Over the past two years, I have found myself deepening my relationship with two islands.
Mercer Island.
And the island of Honshu.
At first glance, they seem so different.
Yet over time, both islands began revealing a surprisingly similar spirit.
One is quiet and residential, surrounded by freshwater and evergreens in the Pacific Northwest. The other contains Tokyo — the largest city in the world — where millions of people move through stations, streets, and neighborhoods with astonishing speed and precision every day.
And yet, strangely, both islands have slowly taught me many of the same things.
Not about travel.
Not even really about place.
But about attention.
And how the act of truly noticing may be one of the purest forms of care.
In Japan, I began noticing how much care can exist inside ordinary life. The train from Shibuya to Ebisu arrives exactly when expected. Omiyage purchased in the depachika beneath a department store is packaged with thoughtfulness and quiet pride. Chefs adjust presentation carefully before a dish ever reaches the table. Store clerks, servers, station attendants, and strangers move through crowded spaces with an awareness of the people around them that feels increasingly rare in modern life.
Even small acts reflect that awareness. In Tokyo, the polite thing to do is often to make yourself smaller for the comfort of others — turning your backpack around on crowded trains, carrying an umbrella carefully, moving thoughtfully through shared spaces. Quiet consideration becomes part of daily life.
At Shibuya Crossing, thousands of people move through one another with astonishing precision and almost no friction at all. In one of the busiest places on earth, life somehow feels less abrasive.
Yet what deepened my understanding of Japan most was not Tokyo alone, but the contrast surrounding it. Visits to Fukuoka, Osaka, and Kyoto helped anchor the scale and rhythm of the larger city experience, while places like Shirakawa-go, Kanazawa, Hakone, Gifu, and Atami seemed to pull life backward into something slower, older, and more grounded. In many of those places, the culture surrounding onsen revealed something deeper than relaxation itself — a holistic relationship with wellness, restoration, stillness, and the rhythm of daily life.

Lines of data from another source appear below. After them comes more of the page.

`config.mk`:
```
export PLATFORM = sky130hd
export DESIGN_NAME = gated_interval_timer
export DESIGN_NICKNAME = d
export VERILOG_FILES = /design/src/hdl/timer_pkg.sv /design/src/hdl/pin_sync_edge.sv /design/src/hdl/gated_interval_timer.sv
export SDC_FILE = /design/constraint.sdc
export NUM_CORES = 1
export LEC_CHECK = 0
export ABC_AREA = 1
export BUFFER_PORTS_ARGS = -buffer_cell sky130_fd_sc_hd__buf_2
export CAP_MARGIN = 20
export CORE_ASPECT_RATIO = 1.25
export CORE_MARGIN = 8
export CORE_UTILIZATION = 53
export DETAILED_ROUTE_END_ITERATION = 10
export PLACE_DENSITY = 0.75
export SETUP_SLACK_MARGIN = 0.3
export SYNTH_ARGS = -nofsm -noshare
export SYNTH_HDL_FRONTEND = slang
export SYNTH_SLANG_ARGS = --single-unit
```
`constraint.sdc`:
```
create_clock -name clock -period 2.55 [get_ports clock]
set_input_delay 0 -clock clock [delete_from_list [all_inputs] [get_ports clock]]
set_output_delay 0 -clock clock [all_outputs]
set_load 0.005 [all_outputs]
```
<file path="config.mk">
export PLATFORM = sky130hd
export DESIGN_NAME = rx_gain_override_control
export DESIGN_NICKNAME = d
export VERILOG_FILES = /design/src/rx_gain_pkg.sv /design/src/rx_gain_override_control.sv
export SDC_FILE = /design/constraint.sdc
export NUM_CORES = 1
export LEC_CHECK = 0
export BUFFER_PORTS_ARGS = -buffer_cell sky130_fd_sc_hd__buf_4
export CAP_MARGIN = 20
export CORE_AREA = 2 2 57 59
export DETAILED_ROUTE_END_ITERATION = 12
export DIE_AREA = 0 0 59 61
export PLACE_DENSITY_LB_ADDON = 0.12
export SYNTH_ARGS = -nofsm -noshare
export SYNTH_HDL_FRONTEND = slang
export SYNTH_SLANG_ARGS = --single-unit
</file>
<file path="constraint.sdc">
create_clock -name CLK_SYS -period 2.2 [get_ports CLK_SYS]
set_clock_uncertainty 0.15 [all_clocks]
set_input_delay 0.66 -clock CLK_SYS [delete_from_list [all_inputs] [get_ports CLK_SYS]]
set_output_delay 0.66 -clock CLK_SYS [all_outputs]
set_load 0.01 [all_outputs]
</file>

Some of my favorite moments have happened inside small neighborhood experiences. Sitting quietly at the counter in Ebisu with one of my favorite sushi chefs, Chef Kumakura, I began appreciating the intimacy of repetition and familiarity. Preferences are remembered. The pacing of the meal unfolds naturally. Conversation moves slowly and comfortably without performance. Hospitality begins to feel less transactional and more relational.
None of it is dramatic on its own.
That may be why it becomes so powerful collectively.
Over time, I realized the thing I was responding to most was not efficiency or luxury.
It was care.
And perhaps more importantly, consistency of care.
Japan’s care exists at the societal level. It is woven into the fabric of daily life itself. A shared understanding that individual actions affect the collective experience of everyone. Small courtesies are repeated day after day until they become part of the emotional atmosphere itself.
That consistency changes how people move through their day.
It lowers tension.
It creates trust.
And eventually, whether consciously or not, it allows people to become more present.
Meanwhile, back on Mercer Island, I found myself noticing a different but equally meaningful form of care.
More intimate.
More personal.
Conversations linger longer over coffee. Familiar faces reappear on trails, near the shoreline, and at ballgames at Island Crest Park. Water, trees, and open space quietly soften the pace of everyday life. Even our local cafés and restaurants carry a neighborhood familiarity that feels increasingly valuable — places where owners, staff, families, and regular customers slowly become part of one another’s lives.
This community has also enhanced the way I think about connection itself.
Through this magazine, I have come to realize that stories matter most when they emerge from genuine community.
Perhaps that is what defines Mercer Island most.
Care revealed through community life itself.
Through schools that families rally around. Through orchestra, arts, athletics, and mentorship. Through volunteerism, philanthropy, and neighbors supporting one another in visible and invisible ways. Through volunteers coaching teams, residents preserving parks and open space, and generations investing not simply in success, but in one another.
Countless breakfasts, fundraisers, performances, games, and community gatherings quietly reveal the DNA of Mercer Island. Beneath the surface exists a culture grounded in care, pride, participation, and belonging.
Children may not fully understand it while growing up. But later in life, they often remember the feeling of being supported, encouraged, known, and surrounded by people who genuinely cared about the community and each other.
In many ways, that may be the quiet gift both islands share — the understanding that quality of life is ultimately shaped through human connection, consistency, and care repeated day after day over time.
In Japan, that care often exists societally — woven into the fabric of daily life. On Mercer Island, it feels more intimate and personal.
What I’ve come to realize is that the most meaningful forms of exploration do not simply show us new places.
They return us to our own lives with greater awareness of what deserves our attention in the first place.
"The act of truly noticing another person may be one of the purest forms of care, felt most deeply through the smallest moments of consideration."